**** Given records ****
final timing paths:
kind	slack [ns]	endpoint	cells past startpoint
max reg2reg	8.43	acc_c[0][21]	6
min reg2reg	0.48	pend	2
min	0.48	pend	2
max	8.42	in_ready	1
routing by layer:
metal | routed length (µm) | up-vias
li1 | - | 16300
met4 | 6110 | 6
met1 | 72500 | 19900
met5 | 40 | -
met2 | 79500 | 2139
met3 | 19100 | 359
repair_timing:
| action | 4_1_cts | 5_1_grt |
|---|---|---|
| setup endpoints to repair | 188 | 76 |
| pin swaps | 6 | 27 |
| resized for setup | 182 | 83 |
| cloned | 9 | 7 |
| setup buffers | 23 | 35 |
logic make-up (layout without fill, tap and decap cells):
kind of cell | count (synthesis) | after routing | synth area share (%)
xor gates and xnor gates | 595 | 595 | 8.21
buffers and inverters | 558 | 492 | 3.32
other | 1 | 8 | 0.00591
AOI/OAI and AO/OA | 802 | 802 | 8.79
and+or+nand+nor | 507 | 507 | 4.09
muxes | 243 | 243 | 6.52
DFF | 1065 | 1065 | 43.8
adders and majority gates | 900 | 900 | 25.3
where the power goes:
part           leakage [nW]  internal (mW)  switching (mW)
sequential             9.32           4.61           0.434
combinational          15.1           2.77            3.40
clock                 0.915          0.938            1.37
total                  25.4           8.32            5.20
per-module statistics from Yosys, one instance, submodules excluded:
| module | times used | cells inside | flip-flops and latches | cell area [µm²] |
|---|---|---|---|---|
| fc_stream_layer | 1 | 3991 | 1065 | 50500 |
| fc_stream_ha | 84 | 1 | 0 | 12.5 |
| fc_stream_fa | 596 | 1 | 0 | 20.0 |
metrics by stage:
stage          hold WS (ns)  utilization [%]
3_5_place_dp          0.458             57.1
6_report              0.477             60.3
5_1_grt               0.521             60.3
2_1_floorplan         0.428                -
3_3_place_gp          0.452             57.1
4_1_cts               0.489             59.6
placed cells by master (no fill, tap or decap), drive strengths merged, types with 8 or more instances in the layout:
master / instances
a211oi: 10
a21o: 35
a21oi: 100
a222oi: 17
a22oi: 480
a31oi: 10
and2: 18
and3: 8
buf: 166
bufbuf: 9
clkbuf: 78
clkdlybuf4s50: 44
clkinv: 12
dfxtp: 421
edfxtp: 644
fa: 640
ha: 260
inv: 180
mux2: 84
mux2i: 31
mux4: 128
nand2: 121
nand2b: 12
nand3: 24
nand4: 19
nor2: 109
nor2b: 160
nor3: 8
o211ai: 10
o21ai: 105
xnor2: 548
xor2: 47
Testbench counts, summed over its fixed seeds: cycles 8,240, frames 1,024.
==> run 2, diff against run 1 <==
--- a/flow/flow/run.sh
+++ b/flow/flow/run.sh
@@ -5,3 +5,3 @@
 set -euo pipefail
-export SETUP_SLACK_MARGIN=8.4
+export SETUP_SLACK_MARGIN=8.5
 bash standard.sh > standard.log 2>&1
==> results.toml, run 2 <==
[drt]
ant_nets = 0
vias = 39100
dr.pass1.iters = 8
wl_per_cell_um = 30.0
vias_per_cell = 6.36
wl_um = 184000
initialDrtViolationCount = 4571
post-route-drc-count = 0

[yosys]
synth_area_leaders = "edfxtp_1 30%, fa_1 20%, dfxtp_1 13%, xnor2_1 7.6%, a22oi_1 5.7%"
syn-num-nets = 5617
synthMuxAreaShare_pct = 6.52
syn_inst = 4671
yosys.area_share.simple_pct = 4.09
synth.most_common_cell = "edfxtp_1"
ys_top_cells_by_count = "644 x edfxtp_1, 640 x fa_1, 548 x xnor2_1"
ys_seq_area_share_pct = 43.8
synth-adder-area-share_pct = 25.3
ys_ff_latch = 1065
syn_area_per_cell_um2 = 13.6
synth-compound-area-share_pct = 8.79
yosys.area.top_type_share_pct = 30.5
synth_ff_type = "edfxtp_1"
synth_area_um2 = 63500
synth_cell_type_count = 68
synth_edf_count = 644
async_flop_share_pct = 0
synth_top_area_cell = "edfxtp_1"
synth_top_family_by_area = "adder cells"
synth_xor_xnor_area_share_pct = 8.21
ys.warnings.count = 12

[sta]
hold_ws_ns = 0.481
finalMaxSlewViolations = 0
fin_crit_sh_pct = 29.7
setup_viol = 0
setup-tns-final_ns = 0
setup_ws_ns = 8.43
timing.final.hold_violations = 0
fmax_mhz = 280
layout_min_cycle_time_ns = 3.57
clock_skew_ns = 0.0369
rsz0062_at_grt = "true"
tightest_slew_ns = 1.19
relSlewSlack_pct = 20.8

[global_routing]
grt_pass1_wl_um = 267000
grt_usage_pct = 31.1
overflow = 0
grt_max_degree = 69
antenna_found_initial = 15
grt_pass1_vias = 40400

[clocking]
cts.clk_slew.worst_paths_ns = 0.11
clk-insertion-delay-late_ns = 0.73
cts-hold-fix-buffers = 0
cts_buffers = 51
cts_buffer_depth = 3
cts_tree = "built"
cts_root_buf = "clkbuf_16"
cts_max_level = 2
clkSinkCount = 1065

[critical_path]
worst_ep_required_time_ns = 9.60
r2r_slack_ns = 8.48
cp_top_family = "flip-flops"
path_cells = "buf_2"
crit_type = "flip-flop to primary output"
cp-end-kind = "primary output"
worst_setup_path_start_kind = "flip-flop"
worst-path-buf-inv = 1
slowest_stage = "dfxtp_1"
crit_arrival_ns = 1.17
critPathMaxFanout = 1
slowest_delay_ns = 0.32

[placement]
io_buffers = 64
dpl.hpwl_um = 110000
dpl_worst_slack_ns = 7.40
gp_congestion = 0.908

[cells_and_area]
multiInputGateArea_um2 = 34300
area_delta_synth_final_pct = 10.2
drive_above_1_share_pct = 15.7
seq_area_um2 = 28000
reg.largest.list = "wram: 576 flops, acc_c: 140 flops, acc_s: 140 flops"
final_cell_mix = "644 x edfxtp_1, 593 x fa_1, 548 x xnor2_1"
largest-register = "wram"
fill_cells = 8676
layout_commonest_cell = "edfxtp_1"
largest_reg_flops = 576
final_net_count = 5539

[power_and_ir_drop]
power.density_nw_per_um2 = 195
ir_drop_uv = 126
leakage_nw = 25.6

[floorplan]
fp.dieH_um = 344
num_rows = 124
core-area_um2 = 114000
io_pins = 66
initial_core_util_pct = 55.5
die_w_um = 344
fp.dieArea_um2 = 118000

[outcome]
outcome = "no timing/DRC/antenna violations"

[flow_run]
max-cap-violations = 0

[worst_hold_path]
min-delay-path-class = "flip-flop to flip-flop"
What follows belongs to an exercise in optimizing a design on an open flow for small area, a short achievable clock period and few clock cycles per item; a production flow would make more cautious choices. At most, simulation tests tie the RTL to the original design; equivalence was not proved. No driver is modelled on the clock port, so clocking that relies on it looks cheaper here than on a real chip. Power is estimated from default activity; no workload was simulated.

Setup of oak:
==> module alpha_compositor, before the edit <==
module alpha_compositor
(
	input logic clk,
	input logic reset,
	input logic src_valid,
	output logic src_ready,
	input blend_pkg::pixel_addr_t src_addr,
	input blend_pkg::channel_t src_r,
	input blend_pkg::channel_t src_g,
	input blend_pkg::channel_t src_b,
	input blend_pkg::channel_t src_a,
	input logic src_last,
	output logic wb_cyc,
	output logic wb_stb,
	output logic wb_we,
	output blend_pkg::pixel_addr_t wb_adr,
	output blend_pkg::rgb_t wb_dat_w,
	input blend_pkg::rgb_t wb_dat_r,
	input logic wb_ack,
	output logic frame_done
);
	logic busy;
	logic wlast;        
	logic bv;
	logic [23:0] b_s;
	logic [7:0] b_a;
	logic [23:0] b_d;
	logic [11:0] b_addr;
	logic b_last;
	logic [2:0] k1;     
	logic s1v;
	logic [15:0] s1n0;
	logic [15:0] s1n1;
	logic rdy;          
	logic hz;           
	logic rd_ack;
	logic wr_ack;
	logic free;
	logic wb_free;
	logic pv;
	logic pr;
	logic po;
	logic b_done;
	logic issue_r;
	logic issue_w;
	logic load_b;
	logic s1_take;
	logic s1_load;
	logic [7:0] ch_s;
	logic [7:0] ch_d;
	logic [15:0] ch_n0;
	logic [15:0] ch_n1;
	logic [7:0] ch_q;
	assign wb_cyc = busy;
	assign wb_stb = busy;
	assign src_ready = rdy;
	assign rd_ack = busy && !wb_we && wb_ack;
	assign wr_ack = busy && wb_we && wb_ack;
	assign free = !busy || wr_ack;
	assign wb_free = !(busy && wb_we) || wb_ack;
	assign pv = src_valid && !rdy;
	assign pr = pv && (src_a != 8'hff);
	assign po = pv && (src_a == 8'hff);
	assign b_done = bv && (k1 == 3'd0);
	assign issue_r = free && pr;
	assign issue_w = (rd_ack && bv) || (free && !pr && b_done);
	assign load_b = (rd_ack && !hz) || (free && po && (!bv || issue_w));
	assign s1_take = s1v && wb_free;
	assign s1_load = (k1 != 3'd0) && (!s1v || s1_take);
	assign ch_s = b_s[23:16];
	assign ch_d = b_d[23:16];
	alpha_blend_sum sum_u (.s(ch_s), .d(ch_d), .a(b_a), .n0(ch_n0), .n1(ch_n1));
	alpha_blend_div div_u (.n0(s1n0), .n1(s1n1), .q(ch_q));
	always_ff @(posedge clk)
	begin
		if (!reset)
		begin
			busy <= 1'b0;
			bv <= 1'b0;
			k1 <= 3'd0;
			s1v <= 1'b0;
			rdy <= 1'b0;
			hz <= 1'b0;
			frame_done <= 1'b0;
		end
		else
		begin
			frame_done <= wr_ack && wlast;
			rdy <= load_b;
			hz <= bv && (src_addr == b_addr);
			if (issue_r || issue_w)
				busy <= 1'b1;
			else if (wb_ack)
				busy <= 1'b0;
			if (load_b)
				bv <= 1'b1;
			else if (issue_w)
				bv <= 1'b0;
			if (load_b)
				k1 <= 3'b001;
			else if (s1_load)
				k1 <= {k1[1:0], 1'b0};
			if (s1_load)
				s1v <= 1'b1;
			else if (s1_take)
				s1v <= 1'b0;
		end
	end
	always_ff @(posedge clk)
	begin
		if (issue_r)
		begin
			wb_we <= 1'b0;
			wb_adr <= src_addr;
		end
		else if (issue_w)
		begin
			wb_we <= 1'b1;
			wb_adr <= b_addr;
			wlast <= b_last;
		end
		if (rd_ack)
			b_d <= wb_dat_r;
		else if (s1_load)
			b_d[23:8] <= b_d[15:0];
		if (k1 == 3'd0)
		begin
			b_s <= {src_r, src_g, src_b};
			b_a <= src_a;
		end
		else if (s1_load)
			b_s[23:8] <= b_s[15:0];
		if (load_b)
		begin
			b_addr <= src_addr;
			b_last <= src_last;
		end
		if (s1_load)
		begin
			s1n0 <= ch_n0;
			s1n1 <= ch_n1;
		end
		if (s1_take && k1[1])
			wb_dat_w[23:16] <= ch_q;
		if (s1_take && k1[2])
			wb_dat_w[15:8] <= ch_q;
		if (s1_take && k1 == 3'd0)
			wb_dat_w[7:0] <= ch_q;
	end
endmodule
Settings: LEC_CHECK=0, CAP_MARGIN=20, CORE_MARGIN=2, CORE_UTILIZATION=40, CTS_BUF_LIST=sky130_fd_sc_hd__clkbuf_4 sky130_fd_sc_hd__clkbuf_8, SETUP_SLACK_MARGIN=5, SLEW_MARGIN=20, TNS_END_PERCENT=0; clock period 8.0 ns.
standard.sh (not shown) runs the stock make flow with config.mk's settings and CLKGATE_MAP_FILE= SYNTH_SCRIPT=/design/flow/synth_recipe.tcl, a recipe that flattens the netlist after the stock synthesis.
==> flow/flow/run.sh <==
#!/bin/bash
# Standard layout, with the port buffers the standard flow's flow inserts made from
# the smallest plain buffer; repair still resizes any that timing needs.
set -euo pipefail
export BUFFER_PORTS_ARGS="-buffer_cell sky130_fd_sc_hd__buf_1"
bash standard.sh > standard_flow.log 2>&1
## Diff of input files: pine against oak
--- a/flow/design.v
+++ b/flow/design.v
@@ -275,6 +275,4 @@
 	logic wb_free;
 	logic pv;
-	logic pr;
-	logic po;
 	logic b_done;
 	logic issue_r;
@@ -296,10 +294,8 @@
 	assign wb_free = !(busy && wb_we) || wb_ack;
 	assign pv = src_valid && !rdy;
-	assign pr = pv && (src_a != 8'hff);
-	assign po = pv && (src_a == 8'hff);
 	assign b_done = bv && (k1 == 3'd0);
-	assign issue_r = free && pr;
-	assign issue_w = (rd_ack && bv) || (free && !pr && b_done);
-	assign load_b = (rd_ack && !hz) || (free && po && (!bv || issue_w));
+	assign issue_r = free && pv;
+	assign issue_w = (rd_ack && bv) || (free && !pv && b_done);
+	assign load_b = rd_ack && !hz;
 	assign s1_take = s1v && wb_free;
 	assign s1_load = (k1 != 3'd0) && (!s1v || s1_take);
@@ -360,16 +356,13 @@
 		else if (s1_load)
 			b_d[23:8] <= b_d[15:0];
-		if (k1 == 3'd0)
+		if (load_b)
 		begin
 			b_s <= {src_r, src_g, src_b};
 			b_a <= src_a;
-		end
-		else if (s1_load)
-			b_s[23:8] <= b_s[15:0];
-		if (load_b)
-		begin
 			b_addr <= src_addr;
 			b_last <= src_last;
 		end
+		else if (s1_load)
+			b_s[23:8] <= b_s[15:0];
 		if (s1_load)
 		begin
- Taking oak as the reference point, the worst-case register-to-register setup slack of pine rises by 410 ps.
- Of oak and pine, the lower power share of the combinational group belongs to pine.
- HPWL after detailed placement, oak and pine: smaller value in pine
- For number of unique standard cell types used by synthesis, dividing the value from oak by the value from pine gives 1.10.
- pine ended with less count of placed standard cells in the final layout, fillers left out than oak.
No functional check of the RTL was part of any run of this note.

Another version of the RTL of alpha_compositor (not shown whole).
Size in the first run: roughly 140 flip-flops.
==> module alpha_blend_div, before the edit <==
module alpha_blend_div
(
	input logic [15:0] n0,
	input logic [15:0] n1,
	output logic [7:0] q
);
	logic [15:0] n;
	logic [8:0] t;
	assign n = n0 + n1;
	assign t = {1'b0, n[15:8]} + {1'b0, n[7:0]} + 9'd1;
	assign q = t[8] ? n[15:8] + 8'd1 : n[15:8];
endmodule
clock: 8.0 ns
lec_check: 0
cap_margin: 20
core_margin: 2
core_utilization: 40
setup_slack_margin: 5
slew_margin: 20
run.sh (not shown) runs the stock make flow with config.mk's settings and CLKGATE_MAP_FILE= SYNTH_SCRIPT=/design/flow/synth_recipe.tcl, a recipe that flattens the netlist after the stock synthesis.
Stock flow here: none of the scripts above is used.
Change:
--- a/flow/design.v
+++ b/flow/design.v
@@ -64,13 +64,19 @@
 	input logic [15:0] n0,
 	input logic [15:0] n1,
 	output logic [7:0] q
 );
-	logic [15:0] n;
-	logic [8:0] t;
-	assign n = n0 + n1;
-	assign t = {1'b0, n[15:8]} + {1'b0, n[7:0]} + 9'd1;
-	assign q = t[8] ? n[15:8] + 8'd1 : n[15:8];
+	logic [23:0] x0, x1, x2, x3;
+	logic [23:0] as0, ac0, bs0, bc0;
+	logic [23:0] t;
+	assign x0 = {n0, 8'd0};
+	assign x1 = {n1, 8'd0};
+	assign x2 = {8'd0, n0};
+	assign x3 = {8'd0, n1} + 24'd257;
+	alpha_blend_csa #(.W(24)) ca (.x(x0), .y(x1), .z(x2), .s(as0), .c(ac0));
+	alpha_blend_csa #(.W(24)) cb (.x(as0), .y(ac0), .z(x3), .s(bs0), .c(bc0));
+	assign t = bs0 + bc0;
+	assign q = t[23:16];
 endmodule
 module alpha_compositor
 (
 	input logic clk,
Result:
- setup slack gets better by 0.24 ns
- die area came out higher by a few percent
- hold slack gets worse by 0.0066 ns
- power came out higher by a little under a tenth
- utilization came out lower by 0.58 points
Testbench counts after the change, summed over its fixed seeds: cycles 34,519, pixels 5,905.
No functional check of the RTL was part of the first run of this note.

## gamma
alpha_compositor, a different RTL version from the one above (not shown whole).
For scale: about 640 cells after synthesis, ~150 flip-flops, about 110 I/O pins, roughly 8200 µm² of cells after synthesis.
export LEC_CHECK = 0
export CAP_MARGIN = 20
export CORE_MARGIN = 2
export CORE_UTILIZATION = 40
export CTS_BUF_LIST = sky130_fd_sc_hd__clkbuf_4 sky130_fd_sc_hd__clkbuf_8
export SETUP_SLACK_MARGIN = 5
export SLEW_MARGIN = 20
export TNS_END_PERCENT = 0
create_clock -name core_clock -period 8.0 [get_ports {clk}]
standard.sh (not shown) runs the stock make flow with config.mk's settings and CLKGATE_MAP_FILE= SYNTH_SCRIPT=/design/flow/synth_recipe.tcl, a recipe that flattens the netlist after the stock synthesis.
==> flow/flow/run.sh <==
#!/bin/bash
# Standard layout, with two changes to how it is made:
#  - the port buffers the standard flow's flow inserts are made from the smallest plain
#    buffer; repair still resizes any that timing needs;
#  - after CTS, one more setup repair pass on the worst path
#    (flow/post_cts.tcl).
set -euo pipefail
export BUFFER_PORTS_ARGS="-buffer_cell sky130_fd_sc_hd__buf_1"
export POST_CTS_TCL="$PWD/flow/post_cts.tcl"
bash standard.sh > standard_flow.log 2>&1
==> flow/flow/post_cts.tcl <==
puts "post_cts: worst setup slack before [worst_slack -max]"
repair_timing -setup -setup_margin 5.6 -repair_tns 0 -verbose
detailed_placement
check_placement -verbose
puts "post_cts: worst setup slack after [worst_slack -max]"
## Diff of input files: beta against gamma
--- a/flow/design.v
+++ b/flow/design.v
@@ -355,14 +355,12 @@
 	logic hz;           
 	logic rd_ack;
 	logic wr_ack;
 	logic free;
 	logic wb_free;
 	logic pv;
-	logic pr;
-	logic po;
 	logic b_done;
 	logic issue_r;
 	logic issue_w;
 	logic load_b;
 	logic s1_take;
 	logic s1_load;
@@ -376,18 +374,16 @@
 	assign src_ready = rdy;
 	assign rd_ack = busy && !wb_we && wb_ack;
 	assign wr_ack = busy && wb_we && wb_ack;
 	assign free = !busy || wr_ack;
 	assign wb_free = !(busy && wb_we) || wb_ack;
 	assign pv = src_valid && !rdy;
-	assign pr = pv && (src_a != 8'hff);
-	assign po = pv && (src_a == 8'hff);
 	assign b_done = bv && (k1 == 3'd0);
-	assign issue_r = free && pr;
-	assign issue_w = (rd_ack && bv) || (free && !pr && b_done);
-	assign load_b = (rd_ack && !hz) || (free && po && (!bv || issue_w));
+	assign issue_r = free && pv;
+	assign issue_w = (rd_ack && bv) || (free && !pv && b_done);
+	assign load_b = rd_ack && !hz;
 	assign s1_take = s1v && wb_free;
 	assign s1_load = (k1 != 3'd0) && (!s1v || s1_take);
 	assign ch_s = b_s[23:16];
 	assign ch_d = b_d[23:16];
 	alpha_blend_sum sum_u (.s(ch_s), .d(ch_d), .a(b_a), .n0(ch_n0), .n1(ch_n1));
 	alpha_blend_div div_u (.n0(s1n0), .n1(s1n1), .q(ch_q));
@@ -440,24 +436,21 @@
 			wlast <= b_last;
 		end
 		if (rd_ack)
 			b_d <= wb_dat_r;
 		else if (s1_load)
 			b_d[23:8] <= b_d[15:0];
-		if (k1 == 3'd0)
+		if (load_b)
 		begin
 			b_s <= {src_r, src_g, src_b};
 			b_a <= src_a;
-		end
-		else if (s1_load)
-			b_s[23:8] <= b_s[15:0];
-		if (load_b)
-		begin
 			b_addr <= src_addr;
 			b_last <= src_last;
 		end
+		else if (s1_load)
+			b_s[23:8] <= b_s[15:0];
 		if (s1_load)
 		begin
 			s1n0 <= ch_n0;
 			s1n1 <= ch_n1;
 		end
 		if (s1_take && k1[1])
Findings:
The final layout from beta, which completed every stage, passed the timing, design-rule and antenna checks at the end of the flow. Cmp beta and gamma / share of layout cells above drive strength 1 / lower: gamma. Total wire length after detailed routing of beta falls short of that of gamma by a few percent. Any difference in clock network area share between beta and gamma is small enough to ignore. Measured against each other, beta and gamma differ in total area of multi-input combinational cells, the higher figure coming from gamma. Relative to gamma, final cell count has decreased by 6.0% in beta. Per the comparison of beta with gamma, internal power component now sits lower; total power now sits lower. Actual slew at the worst max-slew pin, beta and gamma, lower one = gamma.
Testbench counts of beta, summed over its fixed seeds: cycles 34,519, pixels 5,905.
Function not checked in gamma: the RTL went through the layout flow alone.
****
- [Try it]: Only lines that include "wram" are counted here. Give their number for the records above and add nothing.

- [Output for this task]: 2